DNA甲基化参与糖尿病动脉粥样硬化（AS）发生发展，其具体机制和靶点尚未完全阐明。巨噬细胞极化是AS进展的重要病理基础，而PPARγ是其关键调控分子。我们前期研究发现糖尿病患者和小鼠AS斑块中TFPI2启动子高甲基化和低表达，伴随DNMT1上调；过表达TFPI2负向调控AP2α/PPARγ轴，抑制M1型巨噬细胞极化。在此基础上提出如下假说：高糖通过上调DNMT1诱导TFPI2高甲基化，抑制TFPI2/AP2α/PPARγ轴，从而促进M1型巨噬细胞极化和AS进展。本课题拟在颈动脉内膜剥脱术中收集人AS斑块组织，观察TFPI2甲基化与糖尿病AS的关系；建立糖尿病AS小鼠模型并提取小鼠骨髓巨噬细胞，采用基因转染技术及抑制剂调控相关分子的表达，揭示高糖调控TFPI2表达的机制，并阐明TFPI2/AP2α/PPARγ轴在巨噬细胞极化和AS进展中的作用。该课题将为糖尿病AS的治疗提供新靶点和理论依据。
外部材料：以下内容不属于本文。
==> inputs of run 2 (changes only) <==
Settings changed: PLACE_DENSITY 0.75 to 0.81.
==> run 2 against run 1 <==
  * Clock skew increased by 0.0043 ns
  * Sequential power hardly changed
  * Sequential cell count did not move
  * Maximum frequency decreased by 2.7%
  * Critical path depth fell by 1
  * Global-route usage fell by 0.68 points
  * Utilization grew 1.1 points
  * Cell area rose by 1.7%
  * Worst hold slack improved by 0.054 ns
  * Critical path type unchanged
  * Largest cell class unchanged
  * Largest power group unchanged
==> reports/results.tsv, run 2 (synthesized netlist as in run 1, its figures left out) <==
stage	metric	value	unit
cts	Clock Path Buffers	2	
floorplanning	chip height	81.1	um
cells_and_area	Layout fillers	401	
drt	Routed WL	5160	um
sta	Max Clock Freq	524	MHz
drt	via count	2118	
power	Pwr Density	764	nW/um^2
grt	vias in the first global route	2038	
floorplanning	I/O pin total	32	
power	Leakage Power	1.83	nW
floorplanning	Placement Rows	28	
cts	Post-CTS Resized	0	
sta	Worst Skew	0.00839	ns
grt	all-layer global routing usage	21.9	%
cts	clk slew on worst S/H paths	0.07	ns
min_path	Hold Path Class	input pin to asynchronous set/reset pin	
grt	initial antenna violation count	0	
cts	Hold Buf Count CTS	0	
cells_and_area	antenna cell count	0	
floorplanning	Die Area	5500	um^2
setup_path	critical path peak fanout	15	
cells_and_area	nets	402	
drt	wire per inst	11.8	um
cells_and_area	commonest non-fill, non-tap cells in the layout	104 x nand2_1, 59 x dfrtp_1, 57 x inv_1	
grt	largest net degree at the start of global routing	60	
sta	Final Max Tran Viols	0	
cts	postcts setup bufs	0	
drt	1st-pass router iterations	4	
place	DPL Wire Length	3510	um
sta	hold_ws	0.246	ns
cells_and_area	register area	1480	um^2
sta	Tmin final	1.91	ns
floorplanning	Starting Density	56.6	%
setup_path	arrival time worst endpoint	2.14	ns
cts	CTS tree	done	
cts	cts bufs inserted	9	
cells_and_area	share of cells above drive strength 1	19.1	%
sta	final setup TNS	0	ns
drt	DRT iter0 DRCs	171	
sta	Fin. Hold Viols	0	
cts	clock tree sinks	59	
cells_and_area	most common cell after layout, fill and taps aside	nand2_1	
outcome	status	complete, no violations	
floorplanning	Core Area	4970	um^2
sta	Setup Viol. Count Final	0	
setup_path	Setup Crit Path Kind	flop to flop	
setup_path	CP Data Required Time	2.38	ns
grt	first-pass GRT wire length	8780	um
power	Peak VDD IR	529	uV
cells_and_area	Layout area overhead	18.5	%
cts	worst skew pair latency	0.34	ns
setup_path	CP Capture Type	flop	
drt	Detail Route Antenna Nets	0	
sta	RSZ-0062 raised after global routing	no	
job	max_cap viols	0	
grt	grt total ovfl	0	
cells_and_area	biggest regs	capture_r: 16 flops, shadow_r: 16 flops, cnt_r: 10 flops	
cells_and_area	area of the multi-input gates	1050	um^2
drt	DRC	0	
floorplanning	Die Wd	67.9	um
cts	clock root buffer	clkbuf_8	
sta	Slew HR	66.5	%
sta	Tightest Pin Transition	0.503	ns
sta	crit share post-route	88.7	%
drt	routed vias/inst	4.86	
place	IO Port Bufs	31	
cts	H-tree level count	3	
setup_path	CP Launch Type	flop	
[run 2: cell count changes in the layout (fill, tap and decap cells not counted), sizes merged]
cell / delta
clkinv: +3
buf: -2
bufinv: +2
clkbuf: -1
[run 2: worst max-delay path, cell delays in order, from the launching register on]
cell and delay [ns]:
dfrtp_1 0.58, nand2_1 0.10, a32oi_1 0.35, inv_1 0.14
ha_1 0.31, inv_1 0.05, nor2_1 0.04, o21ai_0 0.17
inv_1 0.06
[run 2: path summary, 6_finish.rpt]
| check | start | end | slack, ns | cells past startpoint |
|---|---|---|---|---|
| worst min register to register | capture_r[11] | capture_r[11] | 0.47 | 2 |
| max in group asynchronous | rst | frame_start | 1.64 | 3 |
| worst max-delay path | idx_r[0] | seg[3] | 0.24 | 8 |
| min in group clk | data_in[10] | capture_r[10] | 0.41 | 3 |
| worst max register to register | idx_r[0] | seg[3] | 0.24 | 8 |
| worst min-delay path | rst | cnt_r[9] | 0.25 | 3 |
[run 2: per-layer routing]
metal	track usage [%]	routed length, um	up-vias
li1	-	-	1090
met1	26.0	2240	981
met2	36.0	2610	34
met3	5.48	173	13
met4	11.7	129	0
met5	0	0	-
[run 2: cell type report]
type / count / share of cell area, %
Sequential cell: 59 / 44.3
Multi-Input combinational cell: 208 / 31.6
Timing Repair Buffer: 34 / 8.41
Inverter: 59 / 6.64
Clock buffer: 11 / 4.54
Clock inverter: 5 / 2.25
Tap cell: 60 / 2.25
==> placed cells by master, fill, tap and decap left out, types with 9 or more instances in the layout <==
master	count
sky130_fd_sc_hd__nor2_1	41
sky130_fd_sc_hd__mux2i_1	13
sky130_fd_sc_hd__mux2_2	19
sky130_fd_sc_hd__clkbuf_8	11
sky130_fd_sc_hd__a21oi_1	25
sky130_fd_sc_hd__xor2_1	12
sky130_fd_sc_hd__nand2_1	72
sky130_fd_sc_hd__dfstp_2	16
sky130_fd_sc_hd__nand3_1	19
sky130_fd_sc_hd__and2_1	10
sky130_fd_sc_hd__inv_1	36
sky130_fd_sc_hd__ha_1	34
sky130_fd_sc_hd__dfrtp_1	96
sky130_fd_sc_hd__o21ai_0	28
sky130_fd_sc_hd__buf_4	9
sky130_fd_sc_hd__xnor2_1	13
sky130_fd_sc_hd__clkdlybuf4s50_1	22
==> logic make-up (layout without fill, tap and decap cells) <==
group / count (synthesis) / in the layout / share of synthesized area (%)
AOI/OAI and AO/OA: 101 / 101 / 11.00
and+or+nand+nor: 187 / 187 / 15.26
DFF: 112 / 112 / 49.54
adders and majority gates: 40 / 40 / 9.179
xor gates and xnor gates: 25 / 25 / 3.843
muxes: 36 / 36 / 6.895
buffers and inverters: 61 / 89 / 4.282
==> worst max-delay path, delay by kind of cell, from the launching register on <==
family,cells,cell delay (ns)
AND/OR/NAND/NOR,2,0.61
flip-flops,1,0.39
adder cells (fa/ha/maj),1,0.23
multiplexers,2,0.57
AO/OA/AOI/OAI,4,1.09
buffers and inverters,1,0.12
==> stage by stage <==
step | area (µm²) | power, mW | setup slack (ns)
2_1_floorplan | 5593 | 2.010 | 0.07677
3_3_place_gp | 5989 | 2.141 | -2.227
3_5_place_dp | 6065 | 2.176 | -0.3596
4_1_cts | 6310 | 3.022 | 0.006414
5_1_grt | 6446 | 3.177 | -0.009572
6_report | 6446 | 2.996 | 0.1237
File: config.mk
export PLATFORM = sky130hd
export DESIGN_NAME = imm_ext_pipe
export DESIGN_NICKNAME = d
export VERILOG_FILES = /design/src/rtl/imm_ext_pipe.sv
export SDC_FILE = /design/constraint.sdc
export NUM_CORES = 1
export LEC_CHECK = 0
export ABC_CLOCK_PERIOD_IN_PS = 2070
export BUFFER_PORTS_ARGS = -buffer_cell sky130_fd_sc_hd__buf_2
export CAP_MARGIN = 10
export CORE_ASPECT_RATIO = 0.7
export CORE_MARGIN = 3
export CORE_UTILIZATION = 39
export CTS_CLUSTER_DIAMETER = 200
export DETAILED_ROUTE_END_ITERATION = 8
export PLACE_DENSITY_LB_ADDON = 0.2
export SYNTH_ARGS = -nofsm -noshare
export SYNTH_HDL_FRONTEND = slang
export SYNTH_SLANG_ARGS = --single-unit
File: constraint.sdc
create_clock -name CLK -period 2.07 [get_ports CLK]
set_input_delay 0.207 -clock CLK [delete_from_list [all_inputs] [get_ports CLK]]
set_output_delay 0.207 -clock CLK [all_outputs]
set_load 0.02 [all_outputs]
File: src/rtl/imm_ext_pipe.sv
// Immediate / load-data extension unit (SEXT, ZEXT, LUI, LB/LBU, LH/LHU, LW) for the MIPS datapath.
// Latency: STAGES cycles; extension is combinational into stage 0, then STAGES-1 plain register stages.
// Backpressure: elastic valid/ready pipe; ready ripples back combinationally, full throughput, no bubbles.
module imm_ext_pipe #(
    parameter int IN_WIDTH  = 16,
    parameter int OUT_WIDTH = 32,
    parameter int STAGES    = 2,
    localparam int OFF_W    = $clog2(OUT_WIDTH / 8)
) (
    input  logic                 CLK,
    input  logic                 RST,
    input  logic                 In_Valid,
    output logic                 In_Ready,
    input  logic [2:0]           Mode,
    input  logic [OUT_WIDTH-1:0] Data_IN,
    input  logic [OFF_W-1:0]     Byte_Off,
    output logic                 Out_Valid,
    input  logic                 Out_Ready,
    output logic [OUT_WIDTH-1:0] Ext_OUT,
    output logic                 Misalign,
    output logic [7:0]           Misalign_Cnt
);

    localparam int FILL_W = OUT_WIDTH - IN_WIDTH;

    logic [IN_WIDTH-1:0]  imm;
    logic [OFF_W+2:0]     byte_idx;
    logic [OFF_W+2:0]     half_idx;
    logic [7:0]           byte_lane;
    logic [15:0]          half_lane;
    logic [OUT_WIDTH-1:0] ext_res;
    logic                 ext_mis;

    // Per-stage state: valid, data, misalign flag; index STAGES-1 is the output stage.
    logic [STAGES-1:0]    v;
    logic [STAGES-1:0]    ms;
    logic [OUT_WIDTH-1:0] dq [STAGES];
    logic [STAGES-1:0]    load;

    assign imm      = Data_IN[IN_WIDTH-1:0];
    // Little-endian lane select; the half lane drops the low offset bit (floor lane).
    assign byte_idx = {Byte_Off, 3'b000};
    assign half_idx = {Byte_Off[OFF_W-1:1], 4'b0000};
    assign byte_lane = Data_IN[byte_idx +: 8];
    assign half_lane = Data_IN[half_idx +: 16];

    // Mode decode: extended value and misalignment flag for the incoming transfer.
    always_comb begin
        ext_res = '0;
        ext_mis = 1'b0;
        case (Mode)
            3'd0: ext_res = {{FILL_W{imm[IN_WIDTH-1]}}, imm};
            3'd1: ext_res = {{FILL_W{1'b0}}, imm};
            3'd2: ext_res = {imm, {FILL_W{1'b0}}};
            3'd3: ext_res = {{(OUT_WIDTH-8){byte_lane[7]}}, byte_lane};
            3'd4: ext_res = {{(OUT_WIDTH-8){1'b0}}, byte_lane};
            3'd5: begin
                ext_res = {{(OUT_WIDTH-16){half_lane[15]}}, half_lane};
                ext_mis = Byte_Off[0];
            end
            3'd6: begin
                ext_res = {{(OUT_WIDTH-16){1'b0}}, half_lane};
                ext_mis = Byte_Off[0];
            end
            default: begin
                ext_res = Data_IN;
                ext_mis = |Byte_Off;
            end
        endcase
    end

    // Stage k may load when any stage from k to the output has a hole, or the head leaves.
    always_comb begin
        load = '0;
        for (int k = 0; k < STAGES; k++) begin
            load[k] = Out_Ready;
            for (int j = 0; j < STAGES; j++) begin
                if (j >= k && !v[j]) begin
                    load[k] = 1'b1;
                end
            end
        end
    end

    assign In_Ready  = load[0];
    assign Out_Valid = v[STAGES-1];
    assign Ext_OUT   = dq[STAGES-1];
    assign Misalign  = ms[STAGES-1];

    // Pipe advance; payload only moves with a valid token so an empty output keeps its last value.
    always_ff @(posedge CLK) begin
        if (!RST) begin
            v            <= '0;
            ms           <= '0;
            Misalign_Cnt <= '0;
            for (int k = 0; k < STAGES; k++) begin
                dq[k] <= '0;
            end
        end else begin
            if (load[0]) begin
                v[0] <= In_Valid;
                if (In_Valid) begin
                    dq[0] <= ext_res;
                    ms[0] <= ext_mis;
                end
            end
            for (int k = 1; k < STAGES; k++) begin
                if (load[k]) begin
                    v[k] <= v[k-1];
                    if (v[k-1]) begin
                        dq[k] <= dq[k-1];
                        ms[k] <= ms[k-1];
                    end
                end
            end
            if (v[STAGES-1] && Out_Ready && ms[STAGES-1] && (Misalign_Cnt != 8'hFF)) begin
                Misalign_Cnt <= Misalign_Cnt + 8'd1;
            end
        end
    end

endmodule

Word-level counts from Yosys, hierarchy flattened
Memory sizes are Yosys's and may differ from the RTL's.
Cells that the tools add are included.
{"block": "op_classes", "add_sub_neg": 1, "n_eq_ne": 7, "shifts": 2, "mux": 16, "n_bitwise": 2, "reduce_logical": 9}
{"operator": "$pmux 32 s7", "count": 1}
{"operator": "$mux 32", "count": 2}
{"operator": "$shiftx 32x6->16", "count": 1}
{"operator": "$shiftx 32x6->8", "count": 1}
{"operator": "$mux 1", "count": 12}
{"operator": "$eq 3x3->1 const B", "count": 3}
{"operator": "$add 8x1->8 const B", "count": 1}
{"operator": "$ne 8x8->1 const B", "count": 1}
{"operator": "$eq 3x2->1 const B", "count": 2}
{"operator": "$reduce_or 5->1", "count": 1}
{"operator": "$reduce_and 2->1", "count": 2}
{"operator": "$reduce_or 2->1", "count": 2}
{"operator": "$eq 3x1->1 const B", "count": 1}
{"operator": "$logic_and 1x1->1", "count": 3}
{"operator": "$logic_not 3->1", "count": 1}
{"operator": "$or 1x1->1", "count": 2}
{"operator": "$pmux 1 s2", "count": 1}
{"block": "word_totals", "register_bits": 12, "ramBits": 64, "in_bits": 41, "out_inout_bits": 43, "word_cells": 43, "memories": 1}
{"memory": "dq", "words": 2, "word_bits": 32, "read_ports": 2, "rd_clocked_by_memory_dff": 0, "write_ports": 2, "line_no": "37", "rtl": "logic [OUT_WIDTH-1:0] dq [STAGES];"}

Longest topological paths before layout
Gate-level depths: netlist (run 1).
{"block": "depth", "ltp_word": 6, "mapped_depth": 6, "ltp_nobuf": 5}

Worst setup path before layout (run 1)
Ideal clock, no wire load.
{"block": "synth_path", "path_type": "register -> register", "startpoint": "register v[1]", "endpoint": "memory dq[0][0], enable pin", "setup_time_ns": 0.478, "t_arrival_ns": 1.552, "t_required_ns": 1.592, "path_slack_ns": 0.040, "path_stages_with_launch": 4, "n_path_buf": 0, "synth_period_minus_slack_ns": 2.030, "cell_sequence": "dfxtp_1 -> nand3b_1 -> nand2_1 -> nand2_1"}
{"item": "start, declared", "line_no": "35", "rtl": "logic [STAGES-1:0] v;"}
{"item": "start signal, assigned by index", "line_no": "109", "rtl": "v[k] <= v[k-1];"}
{"item": "end, declared", "line_no": "37"}

==> results of run 1 <==
-- synthesized netlist by cell type, drive strengths merged (2+ instances only) --
master / n
o21ai: 36
or3: 7
mux2i: 12
nand3: 17
clkbuf: 14
o211ai: 9
o211a: 2
xor2: 2
or3b: 2
a21boi: 2
a21oi: 40
nand2b: 6
nand3b: 10
and2: 32
nand4: 2
nor2: 12
o22ai: 9
inv: 11
and3: 2
nand2: 44
nor3: 2
buf: 42
a22oi: 9
dfxtp: 12
edfxtp: 64
-- path summary, 6_finish.rpt --
| check | start | slack (ns) | end |
|---|---|---|---|
| max | v[1] | 0.53 | dq[0][25] |
| min | In_Valid | 0.14 | v[0] |
| max reg2reg | v[1] | 0.53 | dq[0][25] |
| min reg2reg | ms[0] | 0.46 | ms[0] |
-- worst max-delay path, stage by stage (launching register included) --
cell      delay [ns]
dfxtp_1         0.41
nand3b_1        0.24
o211a_1         0.23
buf_4           0.19
o21ai_0         0.13
a21oi_1         0.08
-- cell families (layout without fill, tap and decap cells) --
group | after synthesis | after routing | share of synthesized area [%]
simple gates | 139 | 139 | 17.65
compound gates | 115 | 115 | 16.69
flops | 76 | 76 | 52.05
buf+inv | 68 | 124 | 9.518
mux | 13 | 13 | 3.163
xor+xnor | 3 | 3 | 0.6326
fa+ha+maj | 1 | 1 | 0.3012
-- layer usage --
| layer | share of wire, % | GRT usage [%] | vias to the layer above |
|---|---|---|---|
| met5 | 0 | 0 | - |
| met3 | 8.0 | 3.977 | 13 |
| met1 | 47 | 25.74 | 1496 |
| met2 | 43 | 24.31 | 138 |
| met4 | 1.5 | 5.507 | 0 |
| li1 | - | - | 1572 |
-- stage by stage --
stage / util, % / cell area (um2) / cells
6_report: 48.31 / 4842 / 599
5_1_grt: 48.31 / 4842 / 599
4_1_cts: 48.31 / 4842 / 599
3_5_place_dp: 44.92 / 4502 / 583
3_3_place_gp: 44.92 / 4502 / 583
2_1_floorplan: - / 4154 / 415
-- power groups by stage --
stage | Sequential (mW) | Combinational [mW] | Clock (mW)
6_report | 1.81 | 0.525 | 1.79
5_1_grt | 1.82 | 0.579 | 1.88
4_1_cts | 1.81 | 0.526 | 1.83
3_5_place_dp | 1.84 | 0.525 | 0
3_3_place_gp | 1.84 | 0.519 | 0
2_1_floorplan | 1.84 | 0.386 | 0
-- area by class of cell --
class,instances,share of cell area [%]
multi-input cells,271,32.97
flip-flops and latches,76,44.65
clock buffers,10,4.729
clock inverters,6,2.300
inverters,12,0.9302
repair buffers,96,11.11
well taps,128,3.308
-- sequential cells by signal (all words and copies together) (netlist names) --
register,flops
dq,64
Misalign_Cnt,8
ms,2
v,2
==> impl_metrics.py, run 1 <==
metrics = {
    "floorplanning": {
        "core_area_um2": 10020,
        "die_y_um": 92.35,
        "io-pin-count": 84,
        "initial_core_util_pct": 41.45,
        "die_width_um": 129.4,
        "dieArea_um2": 11950,
        "rows": 30,
    },
    "timing": {
        "relSlewSlack_pct": 63.78,
        "max_freq_mhz": 647.5,
        "grt_setup_unrepaired": "false",
        "period_needed_ns": 1.544,
        "worst_pin_slew_ns": 0.5397,
        "tns_ns": 0,
        "hold_violations": 0,
        "drv_slew": 0,
        "hold_ws_ns": 0.1422,
        "fin_ws_ns": 0.5257,
        "clock_skew_ns": 0.005594,
        "period_share_pct": 74.61,
        "setup_viol": 0,
    },
    "routing": {
        "drt_iter0_markers": 342,
        "vias": 3219,
        "finalWirelength_mm": 9.871,
        "ant_nets": 0,
        "wl_per_cell_um": 16.48,
        "first_pass_iters": 5,
        "routed_via_density": 5.374,
        "drc_errors": 0,
    },
    "synth": {
        "yosysUniqueCellTypes": 48,
        "synth_top_area_share_pct": 46.27,
        "synth_fp_nets": 457,
        "synth_area_leaders": "edfxtp_1, buf_4, dfxtp_1",
        "ys_warn_count": 0,
        "syn_area_um2": 4154,
        "ys_async_sr_fraction_pct": 0,
        "synthCells": 415,
        "yosysSeqAreaShare_pct": 52.05,
        "synth_edf_count": 64,
        "synth-main-ff-cell": "edfxtp_1",
        "synth_top_cell_by_area": "edfxtp_1",
        "ys_seq_elements": 76,
        "synth.avg_cell_area_um2": 10.01,
    },
    "global_route": {
        "grt_usage_pct": 17.15,
        "grt_max_degree": 36,
        "first_global_vias": 2973,
        "grt_pass1_wl_mm": 15.80,
        "gr-total-overflow": 0,
        "grt_antenna_before_repair": 0,
    },
    "power": {
        "p_sw_uw": 976.8,
        "p_int_mw": 3.150,
        "power.clock.fraction_pct": 43.4,
        "p_sw_share_pct": 23.67,
        "powerDensity_nw_per_um2": 852.3,
        "leakagePower_nw": 1.979,
        "seqPwrFrac_pct": 43.8,
        "total_power_mw": 4.127,
        "ir_drop_mv": 0.4539,
        "pwr-share-comb_pct": 12.7,
    },
    "clock_tree": {
        "clk_path_buf_depth": 2,
        "cts_hold_buf": 0,
        "htreeDepth": 3,
        "clock_latency_ns": 0.34,
        "cts_resized": 0,
        "clock_sinks": 76,
        "postCtsSetupBuffers": 0,
        "numCtsBuffers": 9,
        "cts_tree": "built",
        "cts_root_buf": "clkbuf_16",
        "clkTransAtPathRegs_ns": 0.06,
    },
    "layout": {
        "syn_to_final_growth_pct": 16.57,
        "most-common-layout-cells": "buf_2, edfxtp_1, nand2_1",
        "n_antenna_cell": 0,
        "fillCellCount": 951,
        "layout-drive-gt1-share_pct": 24.84,
        "nNetsFinal": 508,
        "multi_input_area_um2": 1597,
        "regArea_um2": 2162,
        "final_common_cell": "buf_2",
    },
    "placement": {
        "gp_congestion": 0.8656,
        "hpwl_mm": 6.995,
        "dpl_worst_slack_ns": 0.2704,
        "io_buffer_count": 83,
    },
    "outcome": {
        "outcome": "finished clean",
    },
    "worst_setup_path": {
        "start_kind": "register",
        "cp.required_ns": 2.15,
        "critPathCaptureType": "register",
        "cp_max_fo": 11,
        "crit_type": "register to register",
        "rr_worst_depth": 5,
        "critPathArrivalTime_ns": 1.62,
    },
    "hold_path": {
        "whs_path_depth": 3,
        "min_path_type": "input pin to register",
    },
    "run": {
        "cap_violations": 0,
    },
}
Power figures use the tool's default switching activity.
==> run 2, diff against run 1 <==
- ABC_CLOCK_PERIOD_IN_PS: 2070 -> 1450
- clock period: 2.07 -> 1.45 ns (I/O delays scaled with it)
==> run 2 against run 1 <==
  * Cell count grew 4.7%
  * Die area is the same
  * Sequential share of layout area shrank 2.4 points
  * Sequential cell count is the same
  * Worst hold slack lost 0.047 ns
  * Total power grew 32%
  * Register-to-register slack lost 0.49 ns
  * Combinational power grew 67%
  * Fmax grew 9.0%
  * Critical endpoint is now dq[0][28]
==> impl_metrics.py, run 2 (synthesized netlist as in run 1, its figures left out) <==
metrics = {
    "floorplanning": {
        "die_y_um": 92.35,
        "dieArea_um2": 11950,
        "die_width_um": 129.4,
        "core_area_um2": 10020,
        "io-pin-count": 84,
        "initial_core_util_pct": 41.45,
        "rows": 30,
    },
    "power": {
        "power.clock.fraction_pct": 36.4,
        "seqPwrFrac_pct": 47.5,
        "total_power_mw": 5.445,
        "powerDensity_nw_per_um2": 1061,
        "pwr-share-comb_pct": 16.1,
        "leakagePower_nw": 2.107,
        "p_sw_share_pct": 25.60,
        "p_int_mw": 4.051,
        "ir_drop_mv": 0.6966,
        "p_sw_mw": 1.394,
    },
    "layout": {
        "largest_reg_flops": 64,
        "layout-drive-gt1-share_pct": 30.66,
        "post-route-util_pct": 51.19,
        "nNetsFinal": 536,
        "final_common_cell": "buf_2",
        "most-common-layout-cells": "buf_2, edfxtp_1, nand2_1",
        "syn_to_final_growth_pct": 23.49,
        "reg.largest.list": "dq x64, Misalign_Cnt x8",
        "fin_cells": 627,
        "top_register": "dq",
        "fillCellCount": 916,
        "final_area_um2": 5130,
        "n_antenna_cell": 0,
    },
    "clock_tree": {
        "numCtsBuffers": 9,
        "clkTransAtPathRegs_ns": 0.06,
        "cts_tree": "built",
        "clock_latency_ns": 0.33,
        "clock_sinks": 76,
        "cts_hold_buf": 0,
        "htreeDepth": 3,
        "cts_root_buf": "clkbuf_16",
        "clk_path_buf_depth": 2,
    },
    "worst_setup_path": {
        "cp.required_ns": 1.63,
        "critPathCaptureType": "register",
        "start_kind": "register",
        "cp_max_fo": 6,
        "critPathArrivalTime_ns": 1.60,
        "crit_type": "register to register",
    },
    "timing": {
        "clock_skew_ns": 0.007053,
        "hold_ws_ns": 0.09547,
        "period_share_pct": 97.75,
        "worst_pin_slew_ns": 0.6181,
        "setup_viol": 0,
        "fin_ws_ns": 0.03262,
        "grt_setup_unrepaired": "true",
        "max_freq_mhz": 705.5,
        "tns_ns": 0,
        "drv_slew": 0,
        "hold_violations": 0,
        "relSlewSlack_pct": 58.75,
        "period_needed_ns": 1.417,
    },
    "routing": {
        "first_pass_iters": 6,
        "wl_per_cell_um": 16.59,
        "vias": 3396,
        "routed_via_density": 5.416,
        "finalWirelength_mm": 10.40,
        "drc_errors": 0,
        "drt_iter0_markers": 267,
        "ant_nets": 0,
    },
    "run": {
        "cap_violations": 0,
    },
    "global_route": {
        "grt_antenna_before_repair": 0,
        "first_global_vias": 3061,
        "grt_usage_pct": 17.14,
        "gr-total-overflow": 0,
        "grt_pass1_wl_mm": 15.92,
        "grt_max_degree": 48,
    },
    "placement": {
        "hpwl_mm": 7.175,
        "dpl_cell_area_um2": 4726,
        "gp_congestion": 0.8335,
        "io_buffer_count": 83,
        "dpl_worst_slack_ns": -0.08531,
        "place_inst": 604,
    },
    "hold_path": {
        "min_path_type": "input pin to register",
    },
    "outcome": {
        "outcome": "finished clean",
    },
}
==> run 2: changes by cell type in the layout (fill, tap and decap cells not counted), moves of 3 or more <==
cell	delta
buf_4	+21
o21ai_0	-8
o21ai_1	+7
buf_12	+3
bufinv_16	-3
clkbuf_16	+3
==> run 2: worst max-delay path, cell delays in order, from the launching register on <==
cell,delay (ns)
dfxtp_4,0.35
nand3b_1,0.20
o211a_4,0.31
clkbuf_16,0.18
o21ai_0,0.08
a21oi_1,0.14
==> run 2: repair_timing <==
action,in CTS,in global routing
resized for setup,0,15
setup endpoints to repair,0,68
buffers inserted,0,3
==> run 2: routing by layer <==
metal	vias to the layer above	GRT usage (%)	wire length (um)
met2	162	25.82	4632
met4	0	4.283	133
met3	16	4.323	815
met5	-	0	0
li1	1630	-	-
met1	1588	24.71	4821
==> run 2: final timing paths <==
kind                            slack (ns)  depth (start not counted)        end  startpoint
worst max-delay path                  0.03                          5  dq[0][28]        v[1]
worst min-delay path                   0.1                          3       v[0]    In_Valid
worst max register to register        0.03                          5  dq[0][28]        v[1]
worst min register to register        0.46                          2      ms[0]       ms[0]
==> run 2: layout make-up <==
class / instances / area [um2] / share of cell area, %
flip-flops and latches: 76 / 2166 / 42.22
multi-input cells: 271 / 1655 / 32.27
repair buffers: 124 / 842.1 / 16.41
clock buffers: 11 / 232.7 / 4.537
well taps: 128 / 160.2 / 3.122
inverters: 12 / 45.04 / 0.8780
clock inverters: 5 / 28.78 / 0.5610
==> run 2: power groups by stage <==
stage | sequential, mW | clock, mW | combinational [mW]
3_5_place_dp | 2.63 | 0 | 0.819
5_1_grt | 2.60 | 2.12 | 0.954
4_1_cts | 2.59 | 2.03 | 0.821
3_3_place_gp | 2.63 | 0 | 0.808
6_report | 2.59 | 1.98 | 0.877
2_1_floorplan | 2.62 | 0 | 0.574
DNA methylation play a substantial role in the development and progression of diabetic atherosclerosis (AS), however, the molecular mechanisms and target genes have not been fully clarified. Macrophage polarization is an important pathologic basis of AS progression, while PPARγ is a key regulatory molecule involved in. Pre-study in our team has found TFPI2 hypermethylation and low expression, as well as DNMT1 upregulation in diabetic AS. Besides, TFPI2 overexpression negatively regulated AP2α/PPARγ axis, inhibiting M1 macrophage polarization. So we present a hypothesis: Hyperglycemia promotes M1 macrophage polarization and AS progression via TFPI2 hypermethylation-induced inactivation of TFPI2/AP2α/PPARγ axis. In this project, we will gather AS plaques from patients undergoing carotid endarterectomy, and observe the relationship between TFPI2 methylation and diabetic AS. We also apply gene transfer technique or inhibitor invention in diabetic AS mice and high glucose-stimulated mouse bone marrow macrophages (BMDMs), clarify the molecular mechanism of hyperglycemia-induced TFPI2 hypermethylation and low expression, and identify the role of TFPI2/AP2α/PPARγ axis in macrophage polarization and AS progression. This study may provide new targets and theoretical basis for the treatment of diabetic AS.